The court below held that this was sufficient to constitute adverse possession under these statutes and the decisions of the Supreme Court of Wisconsin.
We are not of that opinion. We have examined those decisions, and do not think they warrant that conclusion. It is true that there are such decisions holding that logging all winter for a couple of winters on the land, and cutting off all or most of the available timber on it, may constitute such possession. But in the late case of St. Croix Land and Lumber Co. v. Ritchie, 78 Wis. 492, (47 N. W. 657,) they also hold that cutting some trees on each forty for the purpose of erecting a dam on other land, or the mowing an acre or two of marsh land, or the foraging of cattle running at large on it, would not be sufficient to interrupt the running of the limitation, and bar the tax-title claim. '
That, if the former owner “actually and exclusively occupies the land in hostility to the defendant’s title, and subjects the same to their will and dominion by actual and appropriate use according to their locality, quality, and character, the evidence of such occupancy being tangible to a person going upon and examining the lands, such occupancy and use would constitute adverse possession.”
To what actual or appropriate use was this land subjected, or what tangible evidence thereof was there to a person going upon the land? Would the sight of a tent and á camp fire convey to his mind any idea that it was anything but a hunting or fishing party? But if even this occupancy was intended to be continued unto and followed up by something more permanent, it might be different; but it was not. There never was any intention of doing anything more towards appropriating the land to any proper use than what was done. It *450was intended that the possession should be as temporary, casual, and fugitive as it really was. A mere entry is not sufficient to interrupt the running of this statute of limitation.

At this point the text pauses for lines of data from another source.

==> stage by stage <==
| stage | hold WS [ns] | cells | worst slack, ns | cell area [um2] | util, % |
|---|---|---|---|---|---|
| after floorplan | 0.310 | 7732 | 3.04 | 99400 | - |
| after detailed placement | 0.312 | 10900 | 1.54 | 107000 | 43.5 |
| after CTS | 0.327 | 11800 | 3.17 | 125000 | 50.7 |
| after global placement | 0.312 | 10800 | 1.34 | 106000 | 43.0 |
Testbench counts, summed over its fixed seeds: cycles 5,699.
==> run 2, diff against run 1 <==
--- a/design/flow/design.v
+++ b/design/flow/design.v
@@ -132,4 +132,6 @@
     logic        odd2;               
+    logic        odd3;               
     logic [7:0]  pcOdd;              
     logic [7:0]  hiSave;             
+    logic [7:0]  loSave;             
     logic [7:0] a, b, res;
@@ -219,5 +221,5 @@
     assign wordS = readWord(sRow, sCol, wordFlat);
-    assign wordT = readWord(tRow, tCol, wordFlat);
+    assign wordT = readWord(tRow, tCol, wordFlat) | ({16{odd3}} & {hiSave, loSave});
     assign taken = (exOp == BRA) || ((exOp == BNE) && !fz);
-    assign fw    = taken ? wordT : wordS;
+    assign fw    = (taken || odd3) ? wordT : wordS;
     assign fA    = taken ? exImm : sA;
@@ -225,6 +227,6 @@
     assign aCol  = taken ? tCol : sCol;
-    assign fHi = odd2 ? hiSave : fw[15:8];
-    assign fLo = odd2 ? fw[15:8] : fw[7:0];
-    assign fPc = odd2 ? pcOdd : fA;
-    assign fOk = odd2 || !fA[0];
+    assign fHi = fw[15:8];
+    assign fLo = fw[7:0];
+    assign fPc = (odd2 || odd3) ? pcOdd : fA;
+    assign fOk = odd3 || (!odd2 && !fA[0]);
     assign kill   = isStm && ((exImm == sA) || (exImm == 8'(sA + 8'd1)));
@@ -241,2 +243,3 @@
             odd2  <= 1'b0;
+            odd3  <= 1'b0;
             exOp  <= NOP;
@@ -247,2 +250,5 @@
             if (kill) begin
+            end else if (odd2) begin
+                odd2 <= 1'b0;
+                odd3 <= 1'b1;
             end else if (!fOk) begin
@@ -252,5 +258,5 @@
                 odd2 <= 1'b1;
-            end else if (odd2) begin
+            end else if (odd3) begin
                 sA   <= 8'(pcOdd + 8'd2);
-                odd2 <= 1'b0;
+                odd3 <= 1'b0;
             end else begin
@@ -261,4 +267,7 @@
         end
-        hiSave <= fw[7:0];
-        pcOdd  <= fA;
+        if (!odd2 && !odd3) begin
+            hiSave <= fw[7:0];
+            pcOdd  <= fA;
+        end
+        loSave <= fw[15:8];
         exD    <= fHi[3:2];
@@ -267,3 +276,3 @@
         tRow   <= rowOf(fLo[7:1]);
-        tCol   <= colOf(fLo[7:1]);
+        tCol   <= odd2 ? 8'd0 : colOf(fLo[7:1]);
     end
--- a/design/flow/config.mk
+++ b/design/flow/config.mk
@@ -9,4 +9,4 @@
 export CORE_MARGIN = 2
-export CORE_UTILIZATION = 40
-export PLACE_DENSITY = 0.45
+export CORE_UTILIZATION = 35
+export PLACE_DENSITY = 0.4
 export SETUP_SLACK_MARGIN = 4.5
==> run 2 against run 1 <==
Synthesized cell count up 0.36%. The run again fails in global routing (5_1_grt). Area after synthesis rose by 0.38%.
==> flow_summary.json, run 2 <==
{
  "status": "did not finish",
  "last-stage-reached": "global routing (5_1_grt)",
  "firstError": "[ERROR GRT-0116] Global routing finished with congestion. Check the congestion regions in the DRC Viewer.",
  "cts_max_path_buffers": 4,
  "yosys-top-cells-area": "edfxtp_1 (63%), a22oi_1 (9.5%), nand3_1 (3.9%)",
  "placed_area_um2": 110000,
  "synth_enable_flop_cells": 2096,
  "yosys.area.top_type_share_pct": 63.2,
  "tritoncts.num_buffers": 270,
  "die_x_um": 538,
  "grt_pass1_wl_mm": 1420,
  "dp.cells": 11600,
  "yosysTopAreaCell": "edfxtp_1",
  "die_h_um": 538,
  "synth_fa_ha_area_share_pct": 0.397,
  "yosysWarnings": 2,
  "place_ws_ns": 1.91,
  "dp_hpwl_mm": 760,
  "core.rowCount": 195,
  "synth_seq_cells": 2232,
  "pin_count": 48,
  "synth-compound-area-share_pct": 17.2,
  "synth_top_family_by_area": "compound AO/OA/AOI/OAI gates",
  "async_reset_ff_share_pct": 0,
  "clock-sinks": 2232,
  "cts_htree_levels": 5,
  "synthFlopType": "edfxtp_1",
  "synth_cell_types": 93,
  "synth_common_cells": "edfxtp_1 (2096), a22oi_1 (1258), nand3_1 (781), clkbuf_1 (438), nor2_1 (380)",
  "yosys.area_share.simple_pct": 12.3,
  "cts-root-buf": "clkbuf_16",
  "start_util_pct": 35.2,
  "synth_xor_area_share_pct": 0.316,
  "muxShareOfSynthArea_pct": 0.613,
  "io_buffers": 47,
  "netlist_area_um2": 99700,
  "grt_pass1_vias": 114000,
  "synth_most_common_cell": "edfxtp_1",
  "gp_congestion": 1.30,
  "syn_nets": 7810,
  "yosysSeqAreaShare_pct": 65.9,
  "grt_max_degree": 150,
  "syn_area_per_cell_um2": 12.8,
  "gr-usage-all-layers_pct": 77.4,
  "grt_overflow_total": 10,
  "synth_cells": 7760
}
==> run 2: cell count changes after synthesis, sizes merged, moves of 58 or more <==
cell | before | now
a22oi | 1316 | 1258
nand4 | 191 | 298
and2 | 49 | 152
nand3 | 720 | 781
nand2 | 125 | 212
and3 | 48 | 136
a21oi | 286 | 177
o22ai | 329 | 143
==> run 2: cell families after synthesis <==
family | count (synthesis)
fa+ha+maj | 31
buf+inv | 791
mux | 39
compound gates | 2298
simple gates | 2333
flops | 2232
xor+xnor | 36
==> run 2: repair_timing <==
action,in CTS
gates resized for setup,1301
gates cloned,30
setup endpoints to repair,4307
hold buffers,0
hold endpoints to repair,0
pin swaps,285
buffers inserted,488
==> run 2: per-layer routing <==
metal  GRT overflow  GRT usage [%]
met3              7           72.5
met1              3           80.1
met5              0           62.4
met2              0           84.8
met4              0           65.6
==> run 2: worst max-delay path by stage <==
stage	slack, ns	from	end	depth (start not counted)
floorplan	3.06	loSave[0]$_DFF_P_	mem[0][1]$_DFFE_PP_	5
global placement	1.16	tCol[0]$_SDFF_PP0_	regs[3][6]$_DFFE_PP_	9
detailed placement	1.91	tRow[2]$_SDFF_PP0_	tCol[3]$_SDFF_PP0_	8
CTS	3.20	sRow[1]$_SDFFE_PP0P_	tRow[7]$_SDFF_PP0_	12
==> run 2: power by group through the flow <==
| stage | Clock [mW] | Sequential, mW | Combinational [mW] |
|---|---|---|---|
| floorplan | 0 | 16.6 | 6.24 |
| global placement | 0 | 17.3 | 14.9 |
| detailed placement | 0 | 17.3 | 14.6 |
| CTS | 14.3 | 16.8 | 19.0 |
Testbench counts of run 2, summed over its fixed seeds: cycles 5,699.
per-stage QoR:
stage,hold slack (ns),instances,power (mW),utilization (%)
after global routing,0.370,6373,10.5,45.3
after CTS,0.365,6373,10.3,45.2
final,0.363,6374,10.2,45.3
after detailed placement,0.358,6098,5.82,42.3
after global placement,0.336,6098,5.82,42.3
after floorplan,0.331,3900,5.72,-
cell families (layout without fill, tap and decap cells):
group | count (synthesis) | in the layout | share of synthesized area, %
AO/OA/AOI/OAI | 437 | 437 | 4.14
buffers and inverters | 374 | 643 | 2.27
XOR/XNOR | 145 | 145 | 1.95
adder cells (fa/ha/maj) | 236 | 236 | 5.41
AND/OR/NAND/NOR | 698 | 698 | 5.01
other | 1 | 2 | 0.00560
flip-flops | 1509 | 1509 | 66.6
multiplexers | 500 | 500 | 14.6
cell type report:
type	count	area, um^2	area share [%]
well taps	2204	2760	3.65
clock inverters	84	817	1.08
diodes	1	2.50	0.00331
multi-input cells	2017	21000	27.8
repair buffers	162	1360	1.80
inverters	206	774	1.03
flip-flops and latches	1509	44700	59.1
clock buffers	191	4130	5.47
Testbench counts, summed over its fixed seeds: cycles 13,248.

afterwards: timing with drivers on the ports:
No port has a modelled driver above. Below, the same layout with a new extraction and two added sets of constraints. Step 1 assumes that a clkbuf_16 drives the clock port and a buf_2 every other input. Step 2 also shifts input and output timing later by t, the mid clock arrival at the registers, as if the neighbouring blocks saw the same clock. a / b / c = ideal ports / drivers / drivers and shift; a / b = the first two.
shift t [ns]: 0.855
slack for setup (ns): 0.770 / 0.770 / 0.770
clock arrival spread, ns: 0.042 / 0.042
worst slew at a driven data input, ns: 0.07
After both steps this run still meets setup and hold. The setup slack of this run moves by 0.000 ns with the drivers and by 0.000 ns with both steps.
This is an optimization exercise on Yosys and OpenROAD, whose aim is small area, a short achievable clock period and few clock cycles per item, not a production implementation. The RTL of this run was laid out without a check of its function. Power is estimated from default activity; no workload was simulated.

==> design.v <==
package scev_pkg;
   localparam logic [31:0] HdrMagic   = 32'h3256_5053;
   localparam logic [31:0] SpvMagic   = 32'h0723_0203;
   localparam logic [63:0] FnvBasis   = 64'hCBF2_9CE4_8422_2325;
   localparam logic [31:0] MaxBytesReset = 32'd67108864;
   localparam logic [2:0] VerdictOk     = 3'd0;
   localparam logic [2:0] VerdictSize   = 3'd1;
   localparam logic [2:0] VerdictHeader = 3'd2;
   localparam logic [2:0] VerdictLength = 3'd3;
   localparam logic [2:0] VerdictHash   = 3'd4;
   localparam logic [2:0] VerdictPrefix = 3'd5;
   localparam logic [2:0] VerdictSpirv  = 3'd6;
   function automatic logic [31:0] inc32(input logic [31:0] v);
      logic [4:0] blk;
      logic       c;
      begin
         blk[0] = 1'b1;
         for (int b = 0; b < 4; b++) blk[b + 1] = blk[b] & (&v[8 * b +: 8]);
         for (int b = 0; b < 4; b++) begin
            c = blk[b];
            for (int i = 0; i < 8; i++) begin
               inc32[8 * b + i] = v[8 * b + i] ^ c;
               c = c & v[8 * b + i];
            end
         end
      end
   endfunction
   function automatic logic [31:0] dec32(input logic [31:0] v);
      dec32 = ~inc32(~v);
   endfunction
   function automatic logic [15:0] dec16(input logic [15:0] v);
      logic [31:0] w;
      begin
         w = dec32({16'hFFFF, v});
         dec16 = w[15:0];
      end
   endfunction
   function automatic logic [63:0] fnv_step(input logic [63:0] hash, input logic [7:0] data);
      logic [63:0] x;
      begin
         x = hash ^ {56'd0, data};
         fnv_step = (x << 40) + (x << 9) - (x << 6) - (x << 4) + (x << 1) + x;
      end
   endfunction
endpackage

It sufficiently appears that the occupancy ivas temporary, casual, and in bad faith, and for these reasons we are of the opinion that it did not interrupt the running of the statute of limitations in favor of the tax deed; that the same became conclusive under the Wisconsin decisions before this action was commenced, and cannot now be impeached any more in this action than in a direct action to try the title to the land.
For these reasons the order denying defendant’s motion for a new trial is reversed, and the appeal of plaintiff is dismissed.
(Opinion published 57 N. W. Rep. 1073.)
Application for reargument denied April C, 1894.